Tuesday, March 30, 2010

Bureaucrat-speak

Giovannini describes today’s next step as developing “a framework that at least lists the domains that outline what this project should look like.”

This is from Megan McArdle on how a measure of well-being besides GDP is being constructed - or at least according to the article it is being studied on how to plan to construct a measure using various bullet points that highlight what needs to be discussed.

Update: Lant Pritchett (HT: Chris Blattman) says the Human Development Index is a victim of its own success:

The Human Development Index (HDI) has been a politically and rhetorically powerful counter-point to measures of “development” that focus exclusively on economic indicators, such as Gross Domestic Product per capita or household consumption expenditures. However, the relevance of the HDI is increasingly challenged by success.

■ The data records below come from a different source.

`config.mk`:
```
export PLATFORM = sky130hd
export DESIGN_NAME = dbus
export DESIGN_NICKNAME = d
export VERILOG_FILES = /design/src/design/soc_bus_pkg.sv /design/src/design/dbus.sv
export SDC_FILE = /design/constraint.sdc
export NUM_CORES = 1
export LEC_CHECK = 0
export CORE_AREA = 2 2 185 187
export DETAILED_ROUTE_END_ITERATION = 10
export DIE_AREA = 0 0 187 189
export DONT_BUFFER_PORTS = 1
export PLACE_DENSITY_LB_ADDON = 0.05
export SYNTH_ARGS = -nofsm -noshare
export SYNTH_HDL_FRONTEND = slang
export SYNTH_SLANG_ARGS = --single-unit
```
`constraint.sdc`:
```
create_clock -name vclk -period 4.4
set_input_delay 0.44 -clock vclk [all_inputs]
set_output_delay 0.44 -clock vclk [all_outputs]
set_load 0.01 [all_outputs]
```
<file path="src/design/soc_bus_pkg.sv">
`default_nettype none

package soc_bus_pkg;

    // ========================================================
    // Bus types
    // ========================================================

    typedef logic [31:0] bus_data_t;

    // Request as driven by one master
    typedef struct packed {
        logic      read;
        logic      write;
        logic [31:0] addr;
        logic [3:0]  byteenable;
        bus_data_t   wdata;
    } bus_req_t;

    // Request as seen by one slave with the low address bits only
    typedef struct packed {
        logic        rd;
        logic        wr;
        logic [23:0] addr;
        logic [3:0]  byteenable;
        bus_data_t   wdata;
    } slave_req_t;

    // One-hot grant with bit 0 for the CPU and bit 1 for DMA
    typedef logic [1:0] grant_t;

    localparam int GRANT_CPU = 0;
    localparam int GRANT_DMA = 1;

    // ========================================================
    // Address map
    // ========================================================

    localparam logic [7:0]  RAM_BASE_HI   = 8'h00;
    localparam logic [7:0]  FLASH_BASE_HI = 8'h1E;
    localparam logic [27:0] UART_BASE     = 28'h1FD003F;
    localparam logic [23:0] GPIO_BASE     = 24'h1FD004;

endpackage

`default_nettype wire

</file>
<file path="src/design/bus_arbiter.sv">
`default_nettype none
`timescale 1ns/1ps

module bus_arbiter (
    input  logic                  clk_i,
    input  logic                  rst_n_i,
    input  soc_bus_pkg::bus_req_t cpu_req_i,
    input  soc_bus_pkg::bus_req_t dma_req_i,
    output soc_bus_pkg::grant_t   grant_o,
    output soc_bus_pkg::bus_req_t bus_req_o
);
    import soc_bus_pkg::*;

    logic   cpu_pend;
    logic   dma_pend;
    logic   prio_q;
    grant_t grant;

    assign cpu_pend = cpu_req_i.read | cpu_req_i.write;
    assign dma_pend = dma_req_i.read | dma_req_i.write;

    // Priority bit only matters when both masters ask
    always_comb begin
        grant = '0;
        if (cpu_pend && dma_pend) begin
            if (prio_q) begin
                grant[GRANT_DMA] = 1'b1;
            end else begin
                grant[GRANT_CPU] = 1'b1;
            end
        end else if (cpu_pend) begin
            grant[GRANT_CPU] = 1'b1;
        end else if (dma_pend) begin
            grant[GRANT_DMA] = 1'b1;
        end
    end

    always_comb begin
        bus_req_o = '0;
        if (grant[GRANT_CPU]) begin
            bus_req_o = cpu_req_i;
        end else if (grant[GRANT_DMA]) begin
            bus_req_o = dma_req_i;
        end
    end

    // Hand priority to the loser after a contended grant
    always_ff @(posedge clk_i or negedge rst_n_i) begin
        if (!rst_n_i) begin
            prio_q <= 1'b0;
        end else if (cpu_pend && dma_pend) begin
            prio_q <= grant[GRANT_CPU];
        end
    end

    assign grant_o = grant;

endmodule

`default_nettype wire

</file>
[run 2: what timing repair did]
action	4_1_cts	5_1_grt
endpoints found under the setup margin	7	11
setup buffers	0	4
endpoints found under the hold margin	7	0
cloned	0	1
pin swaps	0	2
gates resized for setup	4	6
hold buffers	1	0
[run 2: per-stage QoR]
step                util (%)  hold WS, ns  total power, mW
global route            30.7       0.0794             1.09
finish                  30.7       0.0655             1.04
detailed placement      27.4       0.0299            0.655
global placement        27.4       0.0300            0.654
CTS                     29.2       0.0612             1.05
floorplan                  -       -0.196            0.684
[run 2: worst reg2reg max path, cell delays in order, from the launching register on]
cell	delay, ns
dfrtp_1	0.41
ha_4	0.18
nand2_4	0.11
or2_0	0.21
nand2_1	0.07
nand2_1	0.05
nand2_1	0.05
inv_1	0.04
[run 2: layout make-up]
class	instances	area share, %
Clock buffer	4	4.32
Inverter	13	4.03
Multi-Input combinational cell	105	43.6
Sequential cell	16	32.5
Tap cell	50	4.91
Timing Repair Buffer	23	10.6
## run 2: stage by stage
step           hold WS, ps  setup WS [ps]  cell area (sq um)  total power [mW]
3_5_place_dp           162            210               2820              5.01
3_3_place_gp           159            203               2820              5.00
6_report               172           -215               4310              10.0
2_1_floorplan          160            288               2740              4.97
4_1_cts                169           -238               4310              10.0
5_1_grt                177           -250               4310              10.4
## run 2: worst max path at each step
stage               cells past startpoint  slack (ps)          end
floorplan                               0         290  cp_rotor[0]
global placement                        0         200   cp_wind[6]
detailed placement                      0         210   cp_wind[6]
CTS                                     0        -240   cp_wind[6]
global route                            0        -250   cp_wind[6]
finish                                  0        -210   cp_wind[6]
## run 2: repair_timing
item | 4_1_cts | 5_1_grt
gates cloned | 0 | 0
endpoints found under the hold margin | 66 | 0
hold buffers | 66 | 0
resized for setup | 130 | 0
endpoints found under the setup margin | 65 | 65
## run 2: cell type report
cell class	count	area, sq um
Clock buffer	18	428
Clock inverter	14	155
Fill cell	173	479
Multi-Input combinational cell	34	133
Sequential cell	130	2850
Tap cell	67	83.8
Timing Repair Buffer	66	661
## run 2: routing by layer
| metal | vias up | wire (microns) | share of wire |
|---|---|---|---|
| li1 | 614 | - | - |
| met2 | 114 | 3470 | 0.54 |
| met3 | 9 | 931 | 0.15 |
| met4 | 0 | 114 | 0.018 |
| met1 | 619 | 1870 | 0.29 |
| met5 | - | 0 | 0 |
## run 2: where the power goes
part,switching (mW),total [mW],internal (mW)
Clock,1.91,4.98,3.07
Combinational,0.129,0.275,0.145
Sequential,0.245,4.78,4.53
File: config.mk
export PLATFORM = sky130hd
export DESIGN_NAME = cmd_fifo
export DESIGN_NICKNAME = d
export VERILOG_FILES = /design/src/logic/cache_pkg.sv /design/src/logic/cmd_fifo.sv
export SDC_FILE = /design/constraint.sdc
export NUM_CORES = 1
export LEC_CHECK = 0
export BUFFER_PORTS_ARGS = -buffer_cell sky130_fd_sc_hd__buf_2
export CORE_MARGIN = 5
export CORE_UTILIZATION = 29
export CTS_BUF_LIST = sky130_fd_sc_hd__clkbuf_4 sky130_fd_sc_hd__clkbuf_8
export CTS_CLUSTER_DIAMETER = 60
export DETAILED_ROUTE_END_ITERATION = 10
export PLACE_DENSITY_LB_ADDON = 0.12
export SYNTH_ARGS = -nofsm -noshare
export SYNTH_HDL_FRONTEND = slang
export SYNTH_SLANG_ARGS = --single-unit
File: constraint.sdc
create_clock -name clk -period 2.2 [get_ports clk]
set_input_delay 0.22 -clock clk [delete_from_list [all_inputs] [get_ports clk]]
set_output_delay 0.22 -clock clk [all_outputs]
set_load 0.02 [all_outputs]
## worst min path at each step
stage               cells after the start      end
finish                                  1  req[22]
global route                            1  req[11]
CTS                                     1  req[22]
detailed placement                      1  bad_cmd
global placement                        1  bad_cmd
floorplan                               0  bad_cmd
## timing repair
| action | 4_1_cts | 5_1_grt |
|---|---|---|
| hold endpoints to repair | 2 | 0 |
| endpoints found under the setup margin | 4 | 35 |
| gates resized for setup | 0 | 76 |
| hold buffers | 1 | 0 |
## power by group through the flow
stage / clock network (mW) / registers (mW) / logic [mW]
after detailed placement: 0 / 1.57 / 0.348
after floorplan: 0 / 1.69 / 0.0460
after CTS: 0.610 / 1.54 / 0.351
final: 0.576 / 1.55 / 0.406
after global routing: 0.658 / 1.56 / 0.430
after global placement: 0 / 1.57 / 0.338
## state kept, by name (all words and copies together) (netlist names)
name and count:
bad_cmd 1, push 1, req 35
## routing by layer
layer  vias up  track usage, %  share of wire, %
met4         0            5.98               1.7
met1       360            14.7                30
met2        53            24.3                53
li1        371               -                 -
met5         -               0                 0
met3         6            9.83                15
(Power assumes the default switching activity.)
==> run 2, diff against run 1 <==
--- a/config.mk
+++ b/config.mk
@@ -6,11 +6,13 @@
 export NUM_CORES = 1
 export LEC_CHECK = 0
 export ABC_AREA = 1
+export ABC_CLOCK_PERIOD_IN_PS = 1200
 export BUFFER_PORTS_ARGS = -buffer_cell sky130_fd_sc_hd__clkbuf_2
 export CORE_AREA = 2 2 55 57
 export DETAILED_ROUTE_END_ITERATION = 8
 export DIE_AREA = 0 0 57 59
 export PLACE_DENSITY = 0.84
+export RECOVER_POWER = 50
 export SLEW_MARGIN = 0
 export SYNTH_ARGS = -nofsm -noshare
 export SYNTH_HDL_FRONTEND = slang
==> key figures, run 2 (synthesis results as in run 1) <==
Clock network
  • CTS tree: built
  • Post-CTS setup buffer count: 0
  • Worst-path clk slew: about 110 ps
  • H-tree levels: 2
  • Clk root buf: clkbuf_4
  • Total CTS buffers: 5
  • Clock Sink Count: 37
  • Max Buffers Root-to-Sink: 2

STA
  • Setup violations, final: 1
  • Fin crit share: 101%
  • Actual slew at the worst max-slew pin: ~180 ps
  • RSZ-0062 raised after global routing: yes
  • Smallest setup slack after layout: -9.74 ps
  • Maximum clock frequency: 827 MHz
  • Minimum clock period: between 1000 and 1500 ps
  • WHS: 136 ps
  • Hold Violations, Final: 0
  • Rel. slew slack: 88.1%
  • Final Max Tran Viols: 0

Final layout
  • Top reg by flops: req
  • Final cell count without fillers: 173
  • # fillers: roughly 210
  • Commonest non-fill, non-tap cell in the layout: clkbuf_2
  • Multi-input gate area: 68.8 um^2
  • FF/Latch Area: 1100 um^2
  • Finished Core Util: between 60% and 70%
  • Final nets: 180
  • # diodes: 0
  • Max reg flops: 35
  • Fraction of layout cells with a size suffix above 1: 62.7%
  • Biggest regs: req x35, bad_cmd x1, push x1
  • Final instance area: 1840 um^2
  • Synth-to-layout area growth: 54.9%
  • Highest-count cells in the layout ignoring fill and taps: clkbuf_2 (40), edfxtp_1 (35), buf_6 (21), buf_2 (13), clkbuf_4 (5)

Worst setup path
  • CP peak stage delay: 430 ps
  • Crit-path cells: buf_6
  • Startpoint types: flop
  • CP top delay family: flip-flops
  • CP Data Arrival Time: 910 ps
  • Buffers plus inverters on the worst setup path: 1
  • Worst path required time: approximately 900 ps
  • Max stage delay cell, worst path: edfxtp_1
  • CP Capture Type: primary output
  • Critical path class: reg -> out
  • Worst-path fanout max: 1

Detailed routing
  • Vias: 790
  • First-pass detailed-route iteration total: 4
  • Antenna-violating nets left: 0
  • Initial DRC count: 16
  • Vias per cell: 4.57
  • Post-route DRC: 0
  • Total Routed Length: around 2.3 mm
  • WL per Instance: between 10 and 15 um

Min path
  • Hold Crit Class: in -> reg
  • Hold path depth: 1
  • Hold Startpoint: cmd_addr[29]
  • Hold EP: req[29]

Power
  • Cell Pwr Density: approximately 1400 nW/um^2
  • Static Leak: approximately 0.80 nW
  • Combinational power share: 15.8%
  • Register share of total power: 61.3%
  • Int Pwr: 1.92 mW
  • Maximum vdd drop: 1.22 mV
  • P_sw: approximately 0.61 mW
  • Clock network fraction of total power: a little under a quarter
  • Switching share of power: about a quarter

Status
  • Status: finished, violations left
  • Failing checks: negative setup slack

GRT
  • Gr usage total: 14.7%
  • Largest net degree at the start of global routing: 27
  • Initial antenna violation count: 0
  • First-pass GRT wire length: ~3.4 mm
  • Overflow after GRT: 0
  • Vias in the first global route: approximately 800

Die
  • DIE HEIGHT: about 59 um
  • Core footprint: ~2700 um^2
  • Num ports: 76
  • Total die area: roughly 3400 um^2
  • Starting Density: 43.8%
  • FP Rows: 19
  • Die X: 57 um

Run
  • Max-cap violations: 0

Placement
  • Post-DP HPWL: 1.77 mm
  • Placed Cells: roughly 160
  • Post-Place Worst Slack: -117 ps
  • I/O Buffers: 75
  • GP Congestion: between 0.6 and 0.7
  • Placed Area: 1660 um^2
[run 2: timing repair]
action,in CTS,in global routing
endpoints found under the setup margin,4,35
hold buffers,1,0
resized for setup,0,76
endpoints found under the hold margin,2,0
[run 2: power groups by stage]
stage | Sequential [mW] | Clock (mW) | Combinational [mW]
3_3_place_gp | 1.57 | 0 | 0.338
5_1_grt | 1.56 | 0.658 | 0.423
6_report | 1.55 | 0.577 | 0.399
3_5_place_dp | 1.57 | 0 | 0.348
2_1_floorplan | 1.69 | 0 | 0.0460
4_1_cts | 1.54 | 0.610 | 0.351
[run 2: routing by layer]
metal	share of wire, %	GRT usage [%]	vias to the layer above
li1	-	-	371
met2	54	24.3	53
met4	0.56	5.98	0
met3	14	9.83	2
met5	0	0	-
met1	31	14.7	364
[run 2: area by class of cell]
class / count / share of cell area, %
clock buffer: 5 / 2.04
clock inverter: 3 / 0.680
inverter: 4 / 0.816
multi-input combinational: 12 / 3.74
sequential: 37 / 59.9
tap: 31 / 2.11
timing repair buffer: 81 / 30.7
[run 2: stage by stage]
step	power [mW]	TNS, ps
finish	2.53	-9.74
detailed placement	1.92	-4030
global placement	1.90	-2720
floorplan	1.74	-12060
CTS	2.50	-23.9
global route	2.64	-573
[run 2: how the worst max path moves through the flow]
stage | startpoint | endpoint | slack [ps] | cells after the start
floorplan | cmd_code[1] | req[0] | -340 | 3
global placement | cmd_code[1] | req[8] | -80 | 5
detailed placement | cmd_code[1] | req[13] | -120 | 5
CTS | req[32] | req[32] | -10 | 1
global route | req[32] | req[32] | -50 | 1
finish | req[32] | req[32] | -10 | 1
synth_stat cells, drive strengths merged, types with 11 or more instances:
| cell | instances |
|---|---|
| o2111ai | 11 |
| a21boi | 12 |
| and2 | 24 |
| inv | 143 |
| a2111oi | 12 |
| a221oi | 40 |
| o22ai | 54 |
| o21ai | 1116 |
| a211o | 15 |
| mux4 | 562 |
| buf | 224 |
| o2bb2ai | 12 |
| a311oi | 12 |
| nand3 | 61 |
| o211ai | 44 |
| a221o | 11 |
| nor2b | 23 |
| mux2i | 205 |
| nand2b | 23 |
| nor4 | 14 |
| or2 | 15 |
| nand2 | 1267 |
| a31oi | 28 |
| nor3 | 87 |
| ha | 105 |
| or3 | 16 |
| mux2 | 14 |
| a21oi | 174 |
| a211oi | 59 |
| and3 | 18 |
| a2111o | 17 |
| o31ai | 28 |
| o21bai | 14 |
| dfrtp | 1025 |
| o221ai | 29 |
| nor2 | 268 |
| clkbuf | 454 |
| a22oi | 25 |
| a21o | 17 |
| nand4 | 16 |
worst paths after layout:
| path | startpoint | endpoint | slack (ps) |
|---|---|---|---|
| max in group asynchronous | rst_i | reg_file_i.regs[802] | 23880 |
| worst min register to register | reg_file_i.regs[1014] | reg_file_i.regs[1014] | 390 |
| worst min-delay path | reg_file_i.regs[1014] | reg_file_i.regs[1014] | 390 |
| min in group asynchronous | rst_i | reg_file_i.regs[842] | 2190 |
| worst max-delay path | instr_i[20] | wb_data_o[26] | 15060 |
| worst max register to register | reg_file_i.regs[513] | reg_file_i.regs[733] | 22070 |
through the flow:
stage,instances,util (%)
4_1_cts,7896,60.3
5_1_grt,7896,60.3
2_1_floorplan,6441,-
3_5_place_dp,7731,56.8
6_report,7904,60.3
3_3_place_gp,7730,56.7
$ cat src/rtl/archie_pkg.sv
package archie_pkg;

	// clock enable divider, 40 MHz system clock
	localparam int CLKEN_PERIOD = 20;
	localparam int CLK8M_STEP   = 5;
	localparam int CLKEN_CNT_W  = $clog2(CLKEN_PERIOD);
	localparam int CLK8M_CNT_W  = $clog2(CLK8M_STEP);

	// video base clock select codes, 2'b11 behaves like 24 MHz
	localparam logic [1:0] PIX_SEL_24    = 2'b00;
	localparam logic [1:0] PIX_SEL_25    = 2'b01;
	localparam logic [1:0] PIX_SEL_36    = 2'b10;
	localparam logic [1:0] PIX_SEL_RESET = PIX_SEL_36;

	// pll reconfiguration sequencer
	localparam int         RCFG_TMO_W       = 10;
	localparam logic [9:0] RECONFIG_TIMEOUT = 10'd1000;
	localparam logic [1:0] RCFG_IDLE        = 2'b00;
	localparam logic [1:0] RCFG_SETTLE      = 2'b01;
	localparam logic [1:0] RCFG_START       = 2'b10;
	localparam logic [1:0] RCFG_WAIT        = 2'b11;

	// back porch window, counted in clk_sys cycles after hsync
	localparam int PORCH_TV    = 256;
	localparam int PORCH_VGA   = 64;
	localparam int PORCH_CNT_W = 8;
	localparam int PORCH_VGA_W = $clog2(PORCH_VGA);

	localparam int COLOR_W = 4;

	// download indices that land in ram
	localparam logic [7:0] LOADER_ROM_IDX1 = 8'd1;
	localparam logic [7:0] LOADER_ROM_IDX2 = 8'd2;

	localparam int RAM_ADDR_W    = 26;
	localparam int LOADER_ADDR_W = 24;

	typedef struct packed {
		logic [COLOR_W-1:0] red;
		logic [COLOR_W-1:0] green;
		logic [COLOR_W-1:0] blue;
		logic               hsync;
		logic               vsync;
	} video_px_t;

	typedef struct packed {
		logic [RAM_ADDR_W-1:0] adr;
		logic [31:0]           dat;
		logic [3:0]            sel;
		logic                  we;
		logic                  stb;
		logic                  cyc;
	} wb_req_t;

	typedef struct packed {
		logic                     downloading;
		logic [7:0]               index;
		logic                     wr;
		logic [LOADER_ADDR_W-1:0] addr;
		logic [7:0]               data;
	} loader_wr_t;

endpackage
`config.mk`:
```
export PLATFORM = sky130hd
export DESIGN_NAME = beam_rank
export DESIGN_NICKNAME = d
export VERILOG_FILES = /design/src/beam_reduce_pkg.sv /design/src/beam_rank.sv
export SDC_FILE = /design/constraint.sdc
export NUM_CORES = 1
export LEC_CHECK = 0
export BUFFER_PORTS_ARGS = -buffer_cell sky130_fd_sc_hd__buf_4
export CORE_MARGIN = 2
export CORE_UTILIZATION = 36
export CTS_CLUSTER_SIZE = 24
export DETAILED_ROUTE_END_ITERATION = 8
export PLACE_DENSITY = 0.63
export SLEW_MARGIN = 20
export SYNTH_ARGS = -nofsm -noshare
export SYNTH_HDL_FRONTEND = slang
export SYNTH_SLANG_ARGS = --single-unit
export TNS_END_PERCENT = 1
```
`constraint.sdc`:
```
create_clock -name i_clk -period 30.3 [get_ports i_clk]
set_clock_uncertainty 0.05 [all_clocks]
set_input_delay 4.545 -clock i_clk [delete_from_list [all_inputs] [get_ports i_clk]]
set_output_delay 4.545 -clock i_clk [all_outputs]
set_load 0.01 [all_outputs]
```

For instance, by pitching the education component of the HDI at a very low level (literacy and gross enrollment) which has an upper bound, as more and more countries attain near 100 percent literacy and 100 percent gross enrollment of the young the education component ceases to contribute to progress in the HDI.

For countries above the low educational thresholds this implies that more progress in education (e.g. expanding tertiary enrollment, improving quality of learning outcomes in primary school) does not raise the HDI while increases in GDP per capita do raise the HDI.

As Megan McArdle points out, the weights in the HDI are somewhat arbitrary. Perhaps a reweighting of the index is needed.